Umittelbar nachdem die AKP mit Erdogan im November 2015 die Parlamentswahl gewonnen hatte, wurde Dündar am 26.11.15 verhaftet und kam im Gefängnis von Silivri in Einzelhaft unter dem Vorwurf, durch den Artikel ein Staatsgeheimnis enthüllt, Spionage geleistet und die „Fetullah-Terror-Organisation“ unterstützt zu haben. Die Staatsanwaltschaft forderte dafür eine Strafe von zweimal lebenslänglich und zusätzlich 30 Jahre. Nach 3 Monaten hob das türkische Verfassungsgericht den Haftbefehl auf: Dündar habe keine Straftat begangen und lediglich seinen Journalistenjob gemacht. Die Richter wurden wenig später entlassen. Das Strafverfahren gegen Dündar wurde fortgesetzt mit Verurteilung vom 6.5.2016 zu 5 Jahren und 10 Monaten. Am selben Tag entging Dündar in einer Verhandlungspause nur mit knapper Not einem Attentat. Während die Berufung lief, ging Dündar im Juli 2016 ins Exil nach Berlin. Zum Berufungsverfahren jetzt erschien Dündar nicht. Daraufhin erging Haftbefehl und sein Vermögen und aller Grundbesitz in der Türkei wurden eingezogen.

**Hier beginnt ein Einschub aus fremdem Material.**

`config.mk`:
```
export PLATFORM = sky130hd
export DESIGN_NAME = float_divider_e4m3
export DESIGN_NICKNAME = d
export VERILOG_FILES = /design/src/rtl/float_divider_e4m3.sv
export SDC_FILE = /design/constraint.sdc
export NUM_CORES = 1
export LEC_CHECK = 0
export BUFFER_PORTS_ARGS = -buffer_cell sky130_fd_sc_hd__buf_2
export CAP_MARGIN = 20
export CORE_UTILIZATION = 51
export CTS_CLUSTER_DIAMETER = 60
export DETAILED_ROUTE_END_ITERATION = 16
export PLACE_DENSITY = 0.75
export SLEW_MARGIN = 10
export SYNTH_ARGS = -nofsm -noshare
export SYNTH_HDL_FRONTEND = slang
export SYNTH_SLANG_ARGS = --single-unit
```
`constraint.sdc`:
```
create_clock -name clock -period 2.8 [get_ports clock]
set_input_delay 0.56 -clock clock [delete_from_list [all_inputs] [get_ports clock]]
set_output_delay 0.56 -clock clock [all_outputs]
set_load 0.02 [all_outputs]
```
`src/rtl/float_divider_e4m3.sv`:
```
// Iterative e4m3 floating-point divider y = a / b: restoring mantissa divide
// at one quotient bit per cycle, then normalise, truncate, saturate or flush.
module float_divider_e4m3 #(
  parameter int EXP_W = 4,
  parameter int MAN_W = 3,
  parameter int BIAS  = 7
) (
  input  logic                   clock,
  input  logic                   reset_n,
  input  logic                   start,
  input  logic [EXP_W+MAN_W:0]   a,
  input  logic [EXP_W+MAN_W:0]   b,
  output logic [EXP_W+MAN_W:0]   y,
  output logic                   busy,
  output logic                   is_output_valid,
  output logic                   overflow,
  output logic                   underflow,
  output logic                   div_by_zero
);

  localparam int W  = 1 + EXP_W + MAN_W;
  localparam int QW = MAN_W + 2;
  localparam int CW = $clog2(QW);
  localparam int XW = EXP_W + 3;

  localparam logic [1:0] S_IDLE   = 2'd0;
  localparam logic [1:0] S_DIVIDE = 2'd1;
  localparam logic [1:0] S_NORM   = 2'd2;

  localparam logic signed [XW-1:0] L_BIAS = XW'(BIAS);
  localparam logic signed [XW-1:0] L_ONE  = XW'(1);
  localparam logic signed [XW-1:0] L_EMAX = XW'((1 << EXP_W) - 1);
  localparam logic [MAN_W-1:0]     L_MAN_SAT = ~MAN_W'(1);

  logic [1:0]       r_state;
  logic [CW-1:0]    r_cnt;
  logic [QW-1:0]    r_rem;
  logic [QW-1:0]    r_q;
  logic [MAN_W:0]   r_div;
  logic             r_sign;
  logic [EXP_W-1:0] r_ae;
  logic [EXP_W-1:0] r_be;
  logic [W-1:0]     r_y;
  logic             r_valid;
  logic             r_ovf;
  logic             r_udf;
  logic             r_dz;

  logic             w_sign;
  logic [EXP_W-1:0] w_a_e;
  logic [EXP_W-1:0] w_b_e;
  logic [MAN_W-1:0] w_a_m;
  logic [MAN_W-1:0] w_b_m;
  logic             w_ge;
  logic [QW-1:0]    w_rem_next;
  logic signed [XW-1:0] w_e_raw;
  logic signed [XW-1:0] w_e;
  logic [MAN_W-1:0] w_man;
  logic             w_ovf;
  logic             w_udf;

  always_comb begin
    w_sign = a[W-1] ^ b[W-1];
    w_a_e  = a[W-2:MAN_W];
    w_b_e  = b[W-2:MAN_W];
    w_a_m  = a[MAN_W-1:0];
    w_b_m  = b[MAN_W-1:0];
  end

  // R stays below 2*B after each step, so the shifted value never loses its MSB.
  always_comb begin
    w_ge       = (r_rem >= {1'b0, r_div});
    w_rem_next = w_ge ? ((r_rem - {1'b0, r_div}) << 1) : (r_rem << 1);
  end

  // One guard bit beyond the signed exponent catches raw wrap for any BIAS.
  always_comb begin
    w_e_raw = $signed({3'b000, r_ae}) - $signed({3'b000, r_be}) + L_BIAS;
    w_e     = r_q[QW-1] ? w_e_raw : (w_e_raw - L_ONE);
    w_man   = r_q[QW-1] ? r_q[MAN_W:1] : r_q[MAN_W-1:0];
    w_ovf   = (w_e >= L_EMAX);
    w_udf   = w_e[XW-1] || (w_e == '0);
  end

  always_ff @(posedge clock or negedge reset_n) begin
    if (!reset_n) begin
      r_state <= S_IDLE;
      r_cnt   <= '0;
      r_rem   <= '0;
      r_q     <= '0;
      r_div   <= '0;
      r_sign  <= 1'b0;
      r_ae    <= '0;
      r_be    <= '0;
      r_y     <= '0;
      r_valid <= 1'b0;
      r_ovf   <= 1'b0;
      r_udf   <= 1'b0;
      r_dz    <= 1'b0;
    end else begin
      case (r_state)
        S_IDLE: begin
          if (start) begin
            r_sign  <= w_sign;
            r_ae    <= w_a_e;
            r_be    <= w_b_e;
            r_div   <= {1'b1, w_b_m};
            r_rem   <= {1'b0, 1'b1, w_a_m};
            r_q     <= '0;
            r_cnt   <= '0;
            r_ovf   <= 1'b0;
            r_udf   <= 1'b0;
            if (w_b_e == '0) begin
              r_y     <= {w_sign, {(W-1){1'b1}}};
              r_dz    <= 1'b1;
              r_valid <= 1'b1;
            end else if (w_a_e == '0) begin
              r_y     <= {w_sign, {(W-1){1'b0}}};
              r_dz    <= 1'b0;
              r_valid <= 1'b1;
            end else begin
              r_dz    <= 1'b0;
              r_valid <= 1'b0;
              r_state <= S_DIVIDE;
            end
          end
        end
        S_DIVIDE: begin
          r_rem <= w_rem_next;
          r_q   <= {r_q[QW-2:0], w_ge};
          r_cnt <= r_cnt + 1'b1;
          if (r_cnt == CW'(QW-1)) r_state <= S_NORM;
        end
        S_NORM: begin
          if (w_ovf) begin
            r_y   <= {r_sign, {EXP_W{1'b1}}, L_MAN_SAT};
            r_ovf <= 1'b1;
          end else if (w_udf) begin
            r_y   <= {r_sign, {(W-1){1'b0}}};
            r_udf <= 1'b1;
          end else begin
            r_y   <= {r_sign, w_e[EXP_W-1:0], w_man};
          end
          r_valid <= 1'b1;
          r_state <= S_IDLE;
        end
        default: r_state <= S_IDLE;
      endcase
    end
  end

  assign y               = r_y;
  assign busy            = (r_state != S_IDLE);
  assign is_output_valid = r_valid;
  assign overflow        = r_ovf;
  assign underflow       = r_udf;
  assign div_by_zero     = r_dz;

endmodule

```
==> impl_results.html, run 1 <==
<table>
<tr><th>Metric</th><th>Value</th></tr>
<tr><th colspan="2">STA</th></tr>
<tr><td>Endpoints failing hold</td><td>0</td></tr>
<tr><td>Fin Clk Skew</td><td>0.00527 ns</td></tr>
<tr><td>Setup TNS</td><td>0 ns</td></tr>
<tr><td>Final worst path period share</td><td>between 90% and 100%</td></tr>
<tr><td>Final-layout worst hold slack</td><td>around 0.37 ns</td></tr>
<tr><td>Relative slew margins</td><td>41.6%</td></tr>
<tr><td>Tightest Pin Transition</td><td>slightly below 0.9 ns</td></tr>
<tr><td>Achievable Freq</td><td>0.366 GHz</td></tr>
<tr><td>RSZ-0062 raised after global routing</td><td>yes</td></tr>
<tr><td>Clock period minus worst slack</td><td>2.73 ns</td></tr>
<tr><td>Final Max Slew Viols</td><td>0</td></tr>
<tr><td>Setup Viol. Count Final</td><td>0</td></tr>
<tr><th colspan="2">Yosys</th></tr>
<tr><td>Sequential-to-total area share from yosys stat</td><td>between 40 and 50%</td></tr>
<tr><td>Total number of yosys warnings</td><td>0</td></tr>
<tr><td>Average instance area after synthesis</td><td>9.05 um2</td></tr>
<tr><td>Mapped cell area</td><td>approximately 2300 um2</td></tr>
<tr><td>Cell count after synthesis</td><td>253</td></tr>
<tr><td>Largest cells by area after synthesis</td><td>dfrtp_1, nand2_1, ha_1</td></tr>
<tr><td>Count of flip-flops with a built-in enable after synthesis</td><td>0</td></tr>
<tr><td>Distinct cells, synth</td><td>47</td></tr>
<tr><td>Top FF cell, synth</td><td>dfrtp_1</td></tr>
<tr><td>Area share of the largest cell type after synthesis</td><td>43.7%</td></tr>
<tr><td>Largest area contributor in the netlist</td><td>dfrtp_1</td></tr>
<tr><td>Post-synthesis async set-or-reset flop share</td><td>100%</td></tr>
<tr><td>Post-synth net total</td><td>286</td></tr>
<tr><td>Total of flip-flops plus latches after synthesis</td><td>40</td></tr>
<tr><th colspan="2">Global routing</th></tr>
<tr><td>Global-route wire length before repair</td><td>between 8000 and 9000 um</td></tr>
<tr><td>Overall overflow remaining after global route</td><td>0</td></tr>
<tr><td>Global Route Usage Sum</td><td>21.8%</td></tr>
<tr><td>Number of global-route vias before repair</td><td>around 1900</td></tr>
<tr><td>Antenna violations before repair</td><td>0</td></tr>
<tr><td>Maximum number of pins on one net before global-route repair</td><td>41</td></tr>
<tr><th colspan="2">Setup path</th></tr>
<tr><td>Largest delay contributor family on the critical path</td><td>adder cells</td></tr>
<tr><td>Arrival time of the worst setup path</td><td>2.89 ns</td></tr>
<tr><td>Standard cell with the maximum stage delay on the critical path</td><td>fa_2</td></tr>
<tr><td>Source of the worst register-to-register timing path</td><td>r_ae[0]</td></tr>
<tr><td>Cells along the critical path</td><td>inv_2 -&gt; ha_4 -&gt; inv_2 -&gt; fa_2 -&gt; inv_2 -&gt; ha_4 -&gt; xnor3_2 -&gt; and2_4 -&gt; a21oi_4 -&gt; nor4bb_2 -&gt; nor3b_2 -&gt; o21bai_1 -&gt; o221ai_1</td></tr>
<tr><td>Cell with the most instances on the worst path</td><td>inv_2</td></tr>
<tr><td>CP max stage delay</td><td>about 0.52 ns</td></tr>
<tr><td>Largest fanout on the critical path</td><td>6</td></tr>
<tr><td>Worst Setup Path Type</td><td>register to register</td></tr>
<tr><td>Required time of the critical path</td><td>2.96 ns</td></tr>
<tr><td>Count of buffer and inverter cells on the critical path</td><td>3</td></tr>
<tr><td>Setup crit end kind</td><td>register</td></tr>
<tr><td>Launching element of the worst setup path</td><td>r_ae[0]</td></tr>
<tr><td>Startpoint types</td><td>register</td></tr>
<tr><th colspan="2">Cells and area</th></tr>
<tr><td>Most common library cell in the layout ignoring fill and taps</td><td>nand2_1</td></tr>
<tr><td>Ant. Diodes</td><td>0</td></tr>
<tr><td>Number of fill cells in the layout</td><td>396</td></tr>
<tr><td>Fraction of final layout cells sized beyond drive strength 1</td><td>23.7%</td></tr>
<tr><td>Area growth from synthesis to layout</td><td>17.0%</td></tr>
<tr><td>Top library cells by usage in the layout, fill and taps aside</td><td>nand2_1, dfrtp_1, buf_2, nor2_1, o21ai_0</td></tr>
<tr><td>Nets</td><td>319</td></tr>
<tr><th colspan="2">Clock network</th></tr>
<tr><td>Max Buffers Root-to-Sink</td><td>2</td></tr>
<tr><td>TritonCTS Sinks</td><td>40</td></tr>
<tr><td>Number of CTS-inserted buffers</td><td>5</td></tr>
<tr><td>H-tree depth reported by CTS</td><td>2</td></tr>
<tr><td>Clock root buffer master</td><td>clkbuf_8</td></tr>
<tr><td>Reg clk slew, reported paths</td><td>0.08 ns</td></tr>
<tr><td>Hold buffer count at CTS</td><td>0</td></tr>
<tr><td>Clock tree from TritonCTS</td><td>yes</td></tr>
<tr><td>Worst skew pair latency</td><td>0.30 ns</td></tr>
<tr><th colspan="2">Floorplan</th></tr>
<tr><td>Vertical extent of the die</td><td>69.0 um</td></tr>
<tr><td>Initial core utilization</td><td>53.0%</td></tr>
<tr><td>Floorplan die area</td><td>4760 um2</td></tr>
<tr><td>Count of pins on the block boundary</td><td>32</td></tr>
<tr><td>Die span in x</td><td>69.0 um</td></tr>
<tr><td>Core region area</td><td>4320 um2</td></tr>
<tr><td>Standard-cell rows</td><td>24</td></tr>
<tr><th colspan="2">Placement</th></tr>
<tr><td>Final HPWL from detailed placement</td><td>3390 um</td></tr>
<tr><td>Weighted congestion at the end of routability-driven global placement</td><td>0.824</td></tr>
<tr><td>Count of input and output buffers</td><td>31</td></tr>
<tr><th colspan="2">Flow run</th></tr>
<tr><td># Max-Cap Violations</td><td>0</td></tr>
<tr><th colspan="2">Worst hold path</th></tr>
<tr><td>Class of the tightest hold or removal check</td><td>input port to asynchronous set/reset pin</td></tr>
<tr><th colspan="2">Run status</th></tr>
<tr><td>Result of the run</td><td>finished, final reports clean</td></tr>
<tr><th colspan="2">Routing</th></tr>
<tr><td>Via count</td><td>1852</td></tr>
<tr><td>Wire length per cell</td><td>13.8 um</td></tr>
<tr><td>Post-detailed-routing wire length</td><td>approximately 4700 um</td></tr>
<tr><td>Vias per cell</td><td>5.46</td></tr>
<tr><td>Remaining design rule violation count</td><td>0</td></tr>
<tr><td>Number of DRC markers in iteration 0</td><td>between 100 and 150</td></tr>
<tr><td>Number of antenna-violating nets in the routed design</td><td>0</td></tr>
<tr><td>Total iterations of the first detailed-routing run</td><td>4</td></tr>
</table>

Dündar setzt seine journalistische Arbeit auch in der BRD beharrlich weiter fort. Er unterstützt über die zweisprachige Zeitung Özgürüz und verschiedene soziale Medien weiter die Opposition in der Türkei und kämpft gegen Erdogan und sein Regime. Auch dies wird mit Grund für das Horrorurteil sein, mit dem er jetzt belegt worden ist. Andere Strafverfahren gegen ihn stehen noch an.

Allein der Verfahrensgang zeigt, dass dieses Strafverfahren aus rein politischen Gründen gegen Dündar geführt wurde. Die Veröffentlichung von eklatanten Verstößen gegen das Völkerrecht kann unter keinen Umständen eine Straftat sein, auch wenn diese zum Staatsgeheimnis erklärt wurde. Wir protestieren gegen dieses Schandurteil und fordern seine Aufhebung! Wir erwarten, dass auch der deutsche Außenminister seine diplomatischen Mittel dazu nutzt.